The major chaperones identified in Escherichia coli that assist in protein folding include trigger factor (TF), DnaK/DnaJ/GrpE and GroEL/GroES systems. The main ATP-dependent proteases are ClpXP, ClpAP, HslUV, Lon, and FtsH. From detailed sequence analysis, we found that tig (gene for TF), clpX, and clpP genes co-localize next to each other in most examined bacteria. We hypothesized that TF and ClpXP are functionally associated. TF is a ribosome-associated folding chaperone whereas ClpXP is a degradation complex. ClpX serves as the regulatory ATPase that recognizes substrates, unfolds and translocates polypeptides into ClpP for degradation. I found that TF physically interacts with ClpX, and that they collaborate to enhance degradation of certain ClpXP substrates. It is estimated that TF enhances the degradation of about 2% of newly synthesized E. coli proteins. One of the ClpXP substrates with degradation enhanced by TF was λO, the λ phage replication protein. Furthermore, TF also enhanced the degradation of ribosome-stalled λO nascent chains.

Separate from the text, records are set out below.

From an optimization exercise on the open Yosys and OpenROAD flow, aimed at small area, a short achievable clock period and few clock cycles per item; shortcuts taken in it are not production practice.
The RTL was checked by simulation tests, not by an equivalence proof against the original design.

==> flow/design.v <==
module i2c_scale (
    input  wire         clk,
    input  wire         rst_n,       
    input  wire         in_valid,
    output wire         in_ready,
    input  wire [127:0] buffer,      
    input  wire [31:0]  extract,     
    input  wire [31:0]  gain,        
    input  wire [31:0]  offset,      
    output reg          out_valid,
    output reg  [31:0]  out_value
);
    assign in_ready = 1'b1;
    function automatic [31:0] round_f32(input sgn, input [63:0] s, input signed [11:0] x);
        reg [6:0]  lz;
        reg [63:0] sn;
        reg signed [11:0] b;
        reg [6:0]  sh;
        reg signed [11:0] t;
        reg        st_sh;
        reg [23:0] mant;
        reg        g, st, up;
        reg [7:0]  bf;
        integer    k;
        begin
            if (s == 64'd0) begin
                round_f32 = {sgn, 31'd0};
            end else begin
                lz = 7'd0;
                for (k = 0; k < 64; k = k + 1)
                    if (s[k]) lz = 7'd63 - k[6:0];
                sn = s << lz;
                b  = x - $signed({5'd0, lz}) + 12'sd63 + 12'sd127;
                st_sh = 1'b0;
                if (b < 12'sd1) begin
                    t  = 12'sd1 - b;
                    sh = (t > 12'sd64) ? 7'd64 : t[6:0];
                    for (k = 0; k < 64; k = k + 1)
                        if (k < sh && sn[k]) st_sh = 1'b1;
                    sn = (sh >= 7'd64) ? 64'd0 : (sn >> sh);
                    bf = 8'd0;
                end else begin
                    bf = b[7:0];
                end
                mant = sn[63:40];
                g    = sn[39];
                st   = (|sn[38:0]) | st_sh;
                up   = g & (st | mant[0]);
                round_f32 = {sgn, {bf, mant[22:0]} + {30'd0, up}};
            end
        end
    endfunction
    wire        x_bad    = ({1'b0, extract[31:28]} + {3'd0, extract[27:26]} > 5'd15) ||
                           (extract[18:13] > 6'd32) || (extract[12:0] != 13'd0);
    wire [31:0] ex       = x_bad ? 32'd0 : extract;
    wire [3:0]  x_off    = ex[31:28];
    wire [1:0]  x_width  = ex[27:26];      
    wire        x_big    = ex[25];
    wire        x_signed = ex[24];
    wire [4:0]  x_shift  = ex[23:19];
    wire [5:0]  x_bits   = ex[18:13];
    reg [31:0] assembled;
    reg [31:0] shifted;
    reg [6:0]  kept;            
    reg [6:0]  top;             
    reg [32:0] raw;             
    integer j;
    always @(*) begin
        assembled = 32'd0;
        for (j = 0; j < 4; j = j + 1) begin
            if (j <= x_width) begin
                if (x_big)
                    assembled = assembled | ({24'd0, buffer[8*(x_off + j) +: 8]} << (8 * (x_width - j)));
                else
                    assembled = assembled | ({24'd0, buffer[8*(x_off + j) +: 8]} << (8 * j));
            end
        end
        shifted = assembled >> x_shift;
        if (x_bits != 6'd0)
            kept = {1'b0, x_bits};
        else if ({2'b0, x_width, 3'd0} + 7'd8 > {2'd0, x_shift})
            kept = {2'b0, x_width, 3'd0} + 7'd8 - {2'd0, x_shift};
        else
            kept = 7'd0;
        top = kept - 7'd1;
        raw = 33'd0;
        for (j = 0; j < 32; j = j + 1)
            if (j < kept) raw[j] = shifted[j];
        if (x_signed && kept != 7'd0 && shifted[top[4:0]])
            for (j = 0; j < 33; j = j + 1)
                if (j >= kept) raw[j] = 1'b1;
    end
    localparam [30:0] F32_1E9 = 31'h4E6E6B28;
    wire [31:0] g_in = (gain[30:0]   > F32_1E9) ? 32'h3F800000 : gain;
    wire [31:0] o_in = (offset[30:0] > F32_1E9) ? 32'h00000000 : offset;
    wire        r_sgn = raw[32];
    wire [32:0] r_mag = r_sgn ? (33'd0 - raw) : raw;
    wire [31:0] rawf  = round_f32(r_sgn, {31'd0, r_mag}, 12'sd0);
    wire        g_sgn  = g_in[31];
    wire [7:0]  g_exp  = (g_in[30:23] == 8'd0) ? 8'd1 : g_in[30:23];
    wire [23:0] g_man  = {g_in[30:23] != 8'd0, g_in[22:0]};
    wire        rf_sgn = rawf[31];
    wire [7:0]  rf_exp = (rawf[30:23] == 8'd0) ? 8'd1 : rawf[30:23];
    wire [23:0] rf_man = {rawf[30:23] != 8'd0, rawf[22:0]};
    wire [47:0] p_man  = g_man * rf_man;
    wire signed [11:0] p_x = $signed({4'd0, g_exp}) + $signed({4'd0, rf_exp}) - 12'sd300;
    wire [31:0] prod   = round_f32(g_sgn ^ rf_sgn, {16'd0, p_man}, p_x);
    wire        a_is_p = prod[30:0] >= o_in[30:0];
    wire [31:0] fa     = a_is_p ? prod : o_in;
    wire [31:0] fb     = a_is_p ? o_in : prod;
    wire [7:0]  a_exp  = (fa[30:23] == 8'd0) ? 8'd1 : fa[30:23];
    wire [7:0]  b_exp  = (fb[30:23] == 8'd0) ? 8'd1 : fb[30:23];
    wire [23:0] a_man  = {fa[30:23] != 8'd0, fa[22:0]};
    wire [23:0] b_man  = {fb[30:23] != 8'd0, fb[22:0]};
    wire [7:0]  d      = a_exp - b_exp;
    wire [49:0] a_al   = {a_man, 26'd0};
    wire [49:0] b_full = {b_man, 26'd0};
    wire [49:0] b_sh   = (d >= 8'd50) ? 50'd0 : (b_full >> d);
    wire        b_st   = (d >= 8'd50) ? (b_man != 24'd0) : ((b_sh << d) != b_full);
    wire [49:0] b_al   = b_sh | {49'd0, b_st};
    wire        sub    = fa[31] ^ fb[31];
    wire [50:0] s_man  = sub ? ({1'b0, a_al} - {1'b0, b_al}) : ({1'b0, a_al} + {1'b0, b_al});
    wire signed [11:0] s_x = $signed({4'd0, a_exp}) - 12'sd176;
    wire        z_sgn  = (fa[31] == fb[31]) ? fa[31] : 1'b0;
    wire [31:0] sum    = (s_man == 51'd0) ? {z_sgn, 31'd0}
                                          : round_f32(fa[31], {13'd0, s_man}, s_x);
    always @(posedge clk) begin
        if (!rst_n) begin
            out_valid <= 1'b0;
            out_value <= 32'd0;
        end else begin
            out_valid <= in_valid;
            if (in_valid) out_value <= sum;
        end
    end
endmodule
==> flow/run.sh <==
#!/bin/bash
# synth_recipe.tcl (not shown) runs the flow's synth.tcl, then flattens the netlist and writes it again
# the make line also repeats each setting of config.mk as NAME=value (left out here)
make -C /OpenROAD-flow-scripts/flow DESIGN_CONFIG=/design/flow/config.mk WORK_HOME=/design/flow/orfs CLKGATE_MAP_FILE= SYNTH_SCRIPT=/design/flow/synth_recipe.tcl finish
==> flow/config.mk <==
export PLATFORM = sky130hd
export DESIGN_NAME = i2c_scale
export DESIGN_NICKNAME = i2c_scale
export VERILOG_FILES = /design/flow/design.v
export SDC_FILE = /design/flow/constraint.sdc
export NUM_CORES = 8
export LEC_CHECK = 0
export CAP_MARGIN = 20
export CORE_MARGIN = 2
export CORE_UTILIZATION = 40
export PLACE_DENSITY = 0.6
export SLEW_MARGIN = 20
==> flow/constraint.sdc <==
create_clock -name core_clock -period 90.0 [get_ports {clk}]
set_input_delay 18.0000 -clock core_clock [delete_from_list [all_inputs] [get_ports {clk}]]
set_output_delay 18.0000 -clock core_clock [all_outputs]
set_load 0.01 [all_outputs]
==> results by group <==
Outcome
  • Outcome: complete, no violations

Setup path
  • Critical path's slowest cell: nor4b_4
  • Number of cells traversed by the worst register-to-register path: 4
  • Worst setup path start: extract[26]
  • Category of the critical setup timing path: in -> reg
  • CP peak stage delay: between 1000 and 1500 ps
  • Worst path depth: approximately 220
  • Highest net fanout along the worst path: between 70 and 80
  • Kind of end point of the critical path: register
  • Data arrival, critical path: between 80000 and 90000 ps
  • Flop2flop setup slack: roughly 89000 ps
  • Reg-to-Reg Start: out_value[0]
  • Kind of start point of the critical path: primary input
  • Worst path buffer plus inverter count: 34
  • Critical path required time: 90140 ps
  • Most prevalent standard cell on the critical path: a21oi_1
  • Crit Reg-Reg Endpoint: out_value[0]
  • Cell family with the largest share of critical-path delay: simple AND/OR/NAND/NOR gates
  • Last element of the critical path: out_value[30]

Die
  • Core area: ~190000 µm²
  • Height of the die: roughly 440 µm
  • Placement Rows: 160
  • DIE AREA: between 150000 and 200000 µm²
  • Initial standard-cell utilization of the core: between 40 and 50%
  • Die width: 442 µm
  • I/O pin cnt: ~260

STA
  • FMAX: between 10 and 15 MHz
  • Final max-slew violation count: 0
  • Final setup fails: 0
  • Setup TNS: 0 ps
  • Relative max-transition margin: under 10%
  • Crit share post-route: 93.9%
  • Final hold violations: 0
  • RSZ-0062 raised after global routing: no
  • Worst-case clock skew: 0 ps
  • Least setup slack across all paths after layout: 5460 ps
  • Min Clock Period, post-route: around 85000 ps
  • Tightest Pin Transition: roughly 1400 ps

Detailed routing
  • Average vias per placed instance: around 7.7
  • Antenna Violating Nets Remaining: 0
  • Number of optimization iterations in the first detailed-route pass: 10
  • Number of DRC violations after detailed-routing iteration 0: 19500
  • Routed vias: about 110k
  • Routed wire length: ~500000 µm
  • Number of design rule violations left after detail routing: 0
  • Wire length per cell: 36.8 µm

Clock network
  • CTS Buf Count: 5
  • Sink count of the clock tree: 33
  • Maximum buffer depth of the clock tree: 2
  • Post-CTS setup buffer count: 0
  • Hold-fix buffers, CTS: 0
  • Post-CTS sizing: 0
  • Depth of the CTS H-tree: 2
  • CTS clk-pin slew, worst paths: 60 ps
  • Clock latency of the later-clocked register in the worst-skew pair: roughly 290 ps
  • CTS tree: yes
  • Clock root cell: clkbuf_16

GRT
  • GRT met2 Usage: 71.7%
  • Vias in the first global route: approximately 100000
  • Gr ovfl total: 0
  • First-pass GRT wire length: between 700000 and 800000 µm
  • Number of antenna violations at the first check in global routing: 26
  • GRT Max-Usage Layer: met2
  • Global router's overall resource usage: 49.5%
  • Met1 demand-to-capacity share in global routing: approximately three fifths
  • Pin count of the biggest net entering global routing: 86
  • Fraction of met3 tracks used by global routing: between 10% and 20%

Yosys
  • Count of state elements after synthesis: 33
  • Async set-reset flop share out of synthesis: 0%
  • Top post-synthesis cells by area: fa_1, nand2_1, nor2_1, ha_1, a21oi_1
  • Synth Warn #: 1
  • EDFF count, synth: 0
  • Cell type with the highest aggregate area in the netlist: fa_1
  • Area share of the leading cell type in the synthesized netlist: about an eighth
  • Synthesized instance count: about 11000
  • Number of unique standard cell types used by synthesis: ~140
  • Synthesized area: 76600 µm²
  • Synth Net Count: 12500
  • Average instance area after synthesis: approximately 6.7 µm²
  • Most used DFF post-synth: dfxtp_1
  • Part of the Yosys area used for sequential elements: less than 1%

Finish
  • Final-layout fill cell count: about 20000
  • Number of non-filler instances in the completed layout: 13800
  • Share of cells above drive strength 1: just over 8%
  • Nets: 12300
  • Area growth, synth to finish: 8.41%
  • Sequential Area: between 600 and 700 µm²
  • Area used by multi-input combinational logic: around 71000 µm²

Place
  • Global placer's final weighted congestion: ~1.1
  • DP Cell Count: around 14000
  • HPWL after DPL: approximately 400000 µm
  • PortBufs: 259
  • Setup slack at placement: ~8400 ps

Worst hold path
  • Cell depth of the worst min-delay path: 2
  • HP Class: reg -> reg

Flow run
  • MaxCap Viol Count: 0
layout make-up:
type                       count  area share (%)
clock buffer                   6           0.167
multi-input combinational   9999            85.6
tap                         2511            3.78
clock inverter                 1         0.00904
sequential                    33           0.795
antenna                       22          0.0663
timing repair buffer         685            6.98
inverter                     574            2.59
metal layers:
metal,vias to the layer above,share of wire [%],routed length [µm]
met5,-,0.033,167
met4,18,11,55700
met3,2812,13,68400
met2,9997,40,204000
met1,50400,36,181000
li1,43000,-,-
sequential cells by signal, summed over array words and instances (netlist names):
signal / count
out_valid: 1
out_value: 32
logic make-up after synthesis:
family / synth area share [%]
compound gates: 36.1
xor+xnor: 3.05
fa+ha+maj: 18.1
buf+inv: 7.44
flops: 0.862
mux: 5.16
other cells: 0.00489
simple gates: 29.3
tightest hold or removal path, cell delays in order, from the launching register on:
cell and delay, ps:
dfxtp_1 310, nand2_1 50, o21ai_1 50
cell usage after synthesis, types with 127 or more instances:
library cell and n:
xnor2_1 176, o211ai_1 179, clkbuf_1 576, nand4_1 197, o31ai_1 134, nand3_1 408, inv_1 544, a21oi_1 720
nor4_1 185, nor2_1 1136, o221ai_1 127, a31oi_1 163, o22ai_1 148, a211oi_1 169, nand2_1 1521, fa_1 489
ha_1 325, o21ai_1 157, nor3_1 403, and2_1 201, mux2i_1 219, o21ai_0 509
placed cells by master (no fill, tap or decap), types with 65 or more instances in the layout:
cell type / synthesis / layout
o22ai_1: 148 / 148
nand3_1: 408 / 406
o221ai_1: 127 / 125
inv_1: 544 / 544
mux2i_1: 219 / 217
o2111ai_1: 99 / 99
fa_1: 489 / 488
nor4_1: 185 / 176
o21ai_1: 157 / 164
or3_1: 93 / 93
a21oi_1: 720 / 714
a211oi_1: 169 / 168
o31ai_1: 134 / 131
xor2_1: 85 / 73
nand4_1: 197 / 197
o21a_1: 68 / 68
o21bai_1: 65 / 65
o211ai_1: 179 / 179
nand2_1: 1521 / 1514
nand2b_1: 98 / 97
a21o_1: 120 / 119
a32oi_1: 81 / 80
o21ai_0: 509 / 499
clkdlybuf4s50_1: 0 / 256
a2111oi_0: 84 / 76
a22oi_1: 105 / 105
xnor2_1: 176 / 161
buf_4: 31 / 419
nor2_1: 1136 / 1115
nor3_1: 403 / 396
and3_1: 92 / 92
a31oi_1: 163 / 159
and2_1: 201 / 199
a221oi_1: 95 / 95
ha_1: 325 / 323
mux2_2: 82 / 82
through the flow:
| step | hold slack [ps] | utilization [%] | cell area, µm² |
|---|---|---|---|
| after floorplan | 470 | - | 76600 |
| after global placement | 437 | 43.4 | 82600 |
| after detailed placement | 438 | 43.5 | 82700 |
| after CTS | 446 | 43.6 | 82800 |
| after global routing | 472 | 43.7 | 83000 |
| final | 445 | 43.7 | 83100 |
worst min-delay path by stage:
stage	start	to	slack [ps]
floorplan	out_value[30]	out_value[30]	470
global placement	out_value[7]	out_value[7]	440
detailed placement	out_value[9]	out_value[9]	440
CTS	out_value[9]	out_value[9]	450
global route	out_value[17]	out_value[17]	470
finish	out_value[9]	out_value[9]	450
Testbench counts, summed over its fixed seeds: cycles 160,008, items 160,000.

[separate check: timing with driven ports]
The results above use ideal ports. As a check the final layout listed here was re-extracted and re-timed, cells and wires unchanged.
Step 1: set_driving_cell puts a clkbuf_16 on clk and a buf_2 on each other input, an assumption about the parent block.
Step 2 moves the port delays by t, midway between the first and last clock arrival at a register: inputs arrive t later, outputs are due t later. That takes back most of the time a late clock gives input paths.
Three values: ideal ports, drivers, drivers and shift; two values: the first two.
shift t [ns]: 0.312
setup slack, ns: 5.456 / 5.457 / 5.145
worst slew at a driven data input, ns: 0.27
After both steps this run still meets setup and hold. For this run, drivers alone change the setup slack by +0.001 ns; drivers and shift together by -0.311 ns.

Experiments suggest that TF transfers ribosome-stalled λO to ClpX for degradation by ClpP, demonstrating the existence of co-translational protein degradation in E. coli. To understand ClpXP mechanism, we had previously proposed that the degraded peptides are released from ClpP through transient equatorial side pores. To further understand ClpP dynamics, we determined the structure of ClpP(Ala153Cys) in its oxidized state. The structure shows that each opposing pair of protomers is linked by a disulfide bond. Unexpectedly, this structure resembles the compact structures of Streptococcus pneumoniae, Mycobacterium tuberculosis, and Plasmodium falciparum ClpPs, rather than the extended states seen in previous E. coli ClpP structures. Normal mode analysis of ClpP structures suggested that the iii compact structure is a naturally sampled conformation of WT ClpP. My findings provide insights for understanding ClpP dynamics as well as reveal a novel association between ClpXP protease and TF folding chaperone.